++++ Study material
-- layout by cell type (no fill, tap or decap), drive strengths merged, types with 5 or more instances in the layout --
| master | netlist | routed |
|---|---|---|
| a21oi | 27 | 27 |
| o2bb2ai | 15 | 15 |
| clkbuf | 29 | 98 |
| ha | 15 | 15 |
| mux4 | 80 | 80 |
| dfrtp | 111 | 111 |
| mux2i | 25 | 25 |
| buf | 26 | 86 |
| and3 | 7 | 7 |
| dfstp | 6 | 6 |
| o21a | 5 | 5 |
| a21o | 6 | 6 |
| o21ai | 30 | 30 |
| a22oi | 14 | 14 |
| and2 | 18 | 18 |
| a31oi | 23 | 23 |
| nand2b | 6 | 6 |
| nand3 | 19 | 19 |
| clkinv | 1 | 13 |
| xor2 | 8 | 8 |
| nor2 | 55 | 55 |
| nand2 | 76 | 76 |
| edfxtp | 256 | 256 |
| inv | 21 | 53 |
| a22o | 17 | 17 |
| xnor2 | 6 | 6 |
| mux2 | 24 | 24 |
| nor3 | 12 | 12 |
**src/rtl/gkd_consts.vh**
```
// constants for the ground key detector: offsets, fields, reset values, timing
`ifndef GKD_CONSTS_VH
`define GKD_CONSTS_VH

// register byte offsets
`define GKD_OFS_DBI        8'h00
`define GKD_OFS_SENSE      8'h04
`define GKD_OFS_HITH       8'h08
`define GKD_OFS_LOTH       8'h0c
`define GKD_OFS_LPF        8'h10
`define GKD_OFS_LINEFEED   8'h14
`define GKD_OFS_IRQVEC     8'h18
`define GKD_OFS_IRQEN      8'h1c
`define GKD_OFS_STATUS     8'h20

// linefeed register fields
`define GKD_LF_CTRL_LSB    0
`define GKD_LF_SHADOW_LSB  4
// interrupt vector / enable bit of the ground key event
`define GKD_GK_IRQ_BIT     0
// status register bits
`define GKD_ST_LOOP_BIT    0
`define GKD_ST_GK_BIT      1

// linefeed state codes
`define GKD_LF_OPEN        3'h0
`define GKD_LF_FORWARD_ACTIVE_STATE  3'h1
`define GKD_LF_TIP_OPEN    3'h3
`define GKD_LF_RING_OPEN   3'h7

// reset values
`define GKD_RST_DBI        16'h0000
`define GKD_RST_HITH       16'h0000
`define GKD_RST_LOTH       16'h0000
`define GKD_RST_LPF        16'h0a10
`define GKD_RST_LINEFEED   3'h0

// filter coefficient: bits 15:3 used, 4000h passes unfiltered
`define GKD_LPF_MASK       16'hfff8
`define GKD_LPF_UNITY      16'h4000
`define GKD_LPF_SHIFT      14

// thresholds: one lsb is 3.097 uA; above 16 mA (5166 lsb) detection is off
`define GKD_THRESH_MAX     16'h142e

// timing: debounce step and monitor sample period 1.25 ms, clock period 4 ns
`define GKD_STEP_NS        1250000
`define GKD_CLK_PERIOD_NS  4
`define GKD_STEP_CYCLES    (`GKD_STEP_NS / `GKD_CLK_PERIOD_NS)

`endif

```
**src/rtl/gkd_top.v**
```verilog
// ground key detector for one line channel with register port and interrupt
`include "gkd_consts.vh"

// Notes on behaviour
// - in tip-open, a rising loop closure flag moves linefeed to forward-active
// - ground key pending flag in interrupt vector two, set on valid event
// - enable bit in interrupt enable two gates pending onto the interrupt
// - debounced ground key result readable as status bit
// - read-only 3-bit shadow of the current linefeed state
// - debounce interval is 16 bits in 1.25 ms steps
// - assert and release thresholds are 16 bits, 3.097 uA per lsb
// - a threshold above 16 mA disables detection entirely
// - filter coefficient uses bits 15:3, range zero to 4000h
// - debounced output flips only after input held opposite whole interval
// - assert against high threshold, release against low threshold
// - longitudinal current only produced in tip-open or ring-open
// - coefficient zero blocks signal, 4000h passes it unfiltered
module gkd_top #(
   parameter STEP_CYCLES = `GKD_STEP_CYCLES,  // clocks per sample period
   parameter W           = 16                 // data width
) (
   input  wire         clk_in,          // 250 MHz system clock
   input  wire         sys_rst_in,      // synchronous reset, active high
   input  wire [7:0]   addr_in,         // register byte address
   input  wire [W-1:0] wdata_in,        // register write data
   input  wire         wr_in,           // write strobe
   input  wire         rd_in,           // read strobe
   output reg  [W-1:0] rdata_out,       // read data, cycle after rd_in
   input  wire [W-1:0] long_sample_in,  // signed longitudinal current sample
   input  wire         loop_closure_in, // loop closure flag, same clock
   output reg  [2:0]   linefeed_out,    // current linefeed state
   output reg          ground_key_out,  // debounced ground key result
   output reg          irq_out          // level interrupt, active high
);

   // software registers
   reg  [W-1:0] dbi_ff;
   reg  [W-1:0] hith_ff;
   reg  [W-1:0] loth_ff;
   reg  [W-1:0] lpf_ff;
   reg  [2:0]   linefeed_ff;
   reg          pend_ff;
   reg          irq_en_ff;

   // datapath state
   reg  [W-1:0] sense_ff;
   reg  [W-1:0] filt_ff;
   reg          raw_ff;
   reg          loop_prev_ff;
   reg  [31:0]  tick_cnt_ff;
   reg          tick_ff;

   wire         gk_state;
   wire         gk_rise;

   // decode helpers
   wire         wr_dbi;
   wire         wr_hith;
   wire         wr_loth;
   wire         wr_lpf;
   wire         wr_lf;
   wire         wr_vec;
   wire         wr_en;

   // absolute value of a signed current word
   function [W-1:0] gkd_abs;
      input [W-1:0] v;
      begin
         if (v[W-1])
            gkd_abs = (~v) + {{(W-1){1'b0}}, 1'b1};
         else
            gkd_abs = v;
      end
   endfunction

   // a threshold beyond 16 mA makes the comparator inert
   function gkd_thresh_ok;
      input [W-1:0] t;
      begin
         gkd_thresh_ok = (t <= `GKD_THRESH_MAX);
      end
   endfunction

   assign wr_dbi  = wr_in && (addr_in == `GKD_OFS_DBI);
   assign wr_hith = wr_in && (addr_in == `GKD_OFS_HITH);
   assign wr_loth = wr_in && (addr_in == `GKD_OFS_LOTH);
   assign wr_lpf  = wr_in && (addr_in == `GKD_OFS_LPF);
   assign wr_lf   = wr_in && (addr_in == `GKD_OFS_LINEFEED);
   assign wr_vec  = wr_in && (addr_in == `GKD_OFS_IRQVEC);
   assign wr_en   = wr_in && (addr_in == `GKD_OFS_IRQEN);

   // sample period timer; long count is a parameter so benches can shrink it
   always @(posedge clk_in) begin
      if (sys_rst_in) begin
         tick_cnt_ff <= 32'h0000_0000;
         tick_ff     <= 1'b0;
      end else if (tick_cnt_ff >= STEP_CYCLES - 1) begin
         tick_cnt_ff <= 32'h0000_0000;
         tick_ff     <= 1'b1;
      end else begin
         tick_cnt_ff <= tick_cnt_ff + 32'h0000_0001;
         tick_ff     <= 1'b0;
      end
   end

   // longitudinal current exists only while a lead is open
   wire lead_open = (linefeed_ff == `GKD_LF_TIP_OPEN) ||
                    (linefeed_ff == `GKD_LF_RING_OPEN);

   always @(posedge clk_in) begin
      if (sys_rst_in) begin
         sense_ff <= {W{1'b0}};
      end else if (tick_ff) begin
         // zero otherwise, so stale current cannot keep a key asserted
         sense_ff <= lead_open ? long_sample_in : {W{1'b0}};
      end
   end

   // first order low-pass: y += (x - y) * c / 2^14, c clamped to 4000h
   wire [W-1:0]        coef_m = lpf_ff & `GKD_LPF_MASK;
   wire [W-1:0]        coef   = (coef_m > `GKD_LPF_UNITY) ? `GKD_LPF_UNITY : coef_m;
   wire signed [W:0]   diff   = $signed({sense_ff[W-1], sense_ff}) -
                                $signed({filt_ff[W-1], filt_ff});
   // full 34-bit product so nothing is dropped before the shift
   wire signed [2*W+1:0] prod = diff * $signed({1'b0, coef});
   wire signed [W:0]   step   = prod[W+`GKD_LPF_SHIFT:`GKD_LPF_SHIFT];
   wire signed [W:0]   nxt_filt = $signed({filt_ff[W-1], filt_ff}) + step;

   always @(posedge clk_in) begin
      if (sys_rst_in) begin
         filt_ff <= {W{1'b0}};
      end else if (tick_ff) begin
         // zero holds output at rest, 4000h copies the input
         filt_ff <= nxt_filt[W-1:0];
      end
   end

   // hysteresis comparator on the filtered magnitude
   wire [W-1:0] mag     = gkd_abs(filt_ff);
   wire         cmp_on  = gkd_thresh_ok(hith_ff) && gkd_thresh_ok(loth_ff);
   reg          nxt_raw;

   always @* begin
      if (!cmp_on)
         nxt_raw = 1'b0;
      else if (!raw_ff)
         nxt_raw = (mag > hith_ff);
      else
         nxt_raw = !(mag < loth_ff);
   end

   always @(posedge clk_in) begin
      if (sys_rst_in)
         raw_ff <= 1'b0;
      else if (tick_ff)
         raw_ff <= nxt_raw;
   end

   // debounce runs on the same sample period as the filter
   gkd_debounce #(
      .W (W)
   ) u_deb (
      .clk_in      (clk_in),
      .sys_rst_in  (sys_rst_in),
      .tick_in     (tick_ff),
      .raw_in      (raw_ff),
      .interval_in (dbi_ff),
      .state_ff    (gk_state),
      .rise_ff     (gk_rise)
   );

   // configuration registers
   always @(posedge clk_in) begin
      if (sys_rst_in) begin
         dbi_ff    <= `GKD_RST_DBI;
         hith_ff   <= `GKD_RST_HITH;
         loth_ff   <= `GKD_RST_LOTH;
         lpf_ff    <= `GKD_RST_LPF;
         irq_en_ff <= 1'b0;
      end else begin
         if (wr_dbi)
            dbi_ff <= wdata_in;
         if (wr_hith)
            hith_ff <= wdata_in;
         if (wr_loth)
            loth_ff <= wdata_in;
         if (wr_lpf)
            lpf_ff <= wdata_in;
         if (wr_en)
            irq_en_ff <= wdata_in[`GKD_GK_IRQ_BIT];
      end
   end

   // linefeed state: host writes it, loop closure in tip-open moves it on.
   // a host write in the same cycle wins, software keeps the last word.
   always @(posedge clk_in) begin
      if (sys_rst_in) begin
         linefeed_ff  <= `GKD_RST_LINEFEED;
         loop_prev_ff <= 1'b0;
      end else begin
         loop_prev_ff <= loop_closure_in;
         if (wr_lf)
            linefeed_ff <= wdata_in[`GKD_LF_CTRL_LSB+2:`GKD_LF_CTRL_LSB];
         else if ((linefeed_ff == `GKD_LF_TIP_OPEN) && loop_closure_in && !loop_prev_ff)
            linefeed_ff <= `GKD_LF_FORWARD_ACTIVE_STATE;
      end
   end

   // pending flag: write one to clear, a new event in that cycle wins
   always @(posedge clk_in) begin
      if (sys_rst_in)
         pend_ff <= 1'b0;
      else if (gk_rise)
         pend_ff <= 1'b1;
      else if (wr_vec && wdata_in[`GKD_GK_IRQ_BIT])
         pend_ff <= 1'b0;
   end

   // read mux; unmapped addresses read zero
   reg [W-1:0] nxt_rdata;

   always @* begin
      nxt_rdata = {W{1'b0}};
      case (addr_in)
         `GKD_OFS_DBI:      nxt_rdata = dbi_ff;
         `GKD_OFS_SENSE:    nxt_rdata = sense_ff;
         `GKD_OFS_HITH:     nxt_rdata = hith_ff;
         `GKD_OFS_LOTH:     nxt_rdata = loth_ff;
         `GKD_OFS_LPF:      nxt_rdata = lpf_ff;
         `GKD_OFS_LINEFEED: begin
            nxt_rdata[`GKD_LF_CTRL_LSB+2:`GKD_LF_CTRL_LSB]     = linefeed_ff;
            nxt_rdata[`GKD_LF_SHADOW_LSB+2:`GKD_LF_SHADOW_LSB] = linefeed_ff;
         end
         `GKD_OFS_IRQVEC:   nxt_rdata[`GKD_GK_IRQ_BIT] = pend_ff;
         `GKD_OFS_IRQEN:    nxt_rdata[`GKD_GK_IRQ_BIT] = irq_en_ff;
         `GKD_OFS_STATUS: begin
            nxt_rdata[`GKD_ST_LOOP_BIT] = loop_closure_in;
            nxt_rdata[`GKD_ST_GK_BIT]   = gk_state;
         end
         default:           nxt_rdata = {W{1'b0}};
      endcase
   end

   // outputs straight from flip-flops; data held only the cycle after rd_in
   always @(posedge clk_in) begin
      if (sys_rst_in) begin
         rdata_out      <= {W{1'b0}};
         linefeed_out   <= `GKD_RST_LINEFEED;
         ground_key_out <= 1'b0;
         irq_out        <= 1'b0;
      end else begin
         rdata_out      <= rd_in ? nxt_rdata : {W{1'b0}};
         linefeed_out   <= linefeed_ff;
         ground_key_out <= gk_state;
         irq_out        <= pend_ff && irq_en_ff;
      end
   end

endmodule // gkd_top

```
**src/rtl/gkd_debounce.v**
```verilog
// debounce stage for the ground key comparator output
module gkd_debounce #(
   parameter W = 16
) (
   input  wire         clk_in,       // system clock
   input  wire         sys_rst_in,   // synchronous reset, active high
   input  wire         tick_in,      // one pulse per sample period
   input  wire         raw_in,       // comparator output
   input  wire [W-1:0] interval_in,  // debounce interval in sample periods
   output reg          state_ff,     // debounced result
   output reg          rise_ff       // pulse when result goes to 1
);

   reg  [W-1:0] cnt_ff;
   wire [W:0]   cnt_inc;

   assign cnt_inc = {1'b0, cnt_ff} + {{W{1'b0}}, 1'b1};

   // count while input disagrees; restart as soon as it agrees again
   always @(posedge clk_in) begin
      if (sys_rst_in) begin
         cnt_ff   <= {W{1'b0}};
         state_ff <= 1'b0;
         rise_ff  <= 1'b0;
      end else begin
         rise_ff <= 1'b0;
         if (tick_in) begin
            if (raw_in == state_ff) begin
               cnt_ff <= {W{1'b0}};
            end else if (cnt_inc >= {1'b0, interval_in}) begin
               // held opposite for the whole interval
               state_ff <= raw_in;
               rise_ff  <= raw_in;
               cnt_ff   <= {W{1'b0}};
            end else begin
               cnt_ff <= cnt_inc[W-1:0];
            end
         end
      end
   end

endmodule // gkd_debounce

```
++++++++
§ Requirement
Search the data above for the string "whole" and report each line that holds it.

§ Answer to this problem
// - debounced output flips only after input held opposite whole interval
               // held opposite for the whole interval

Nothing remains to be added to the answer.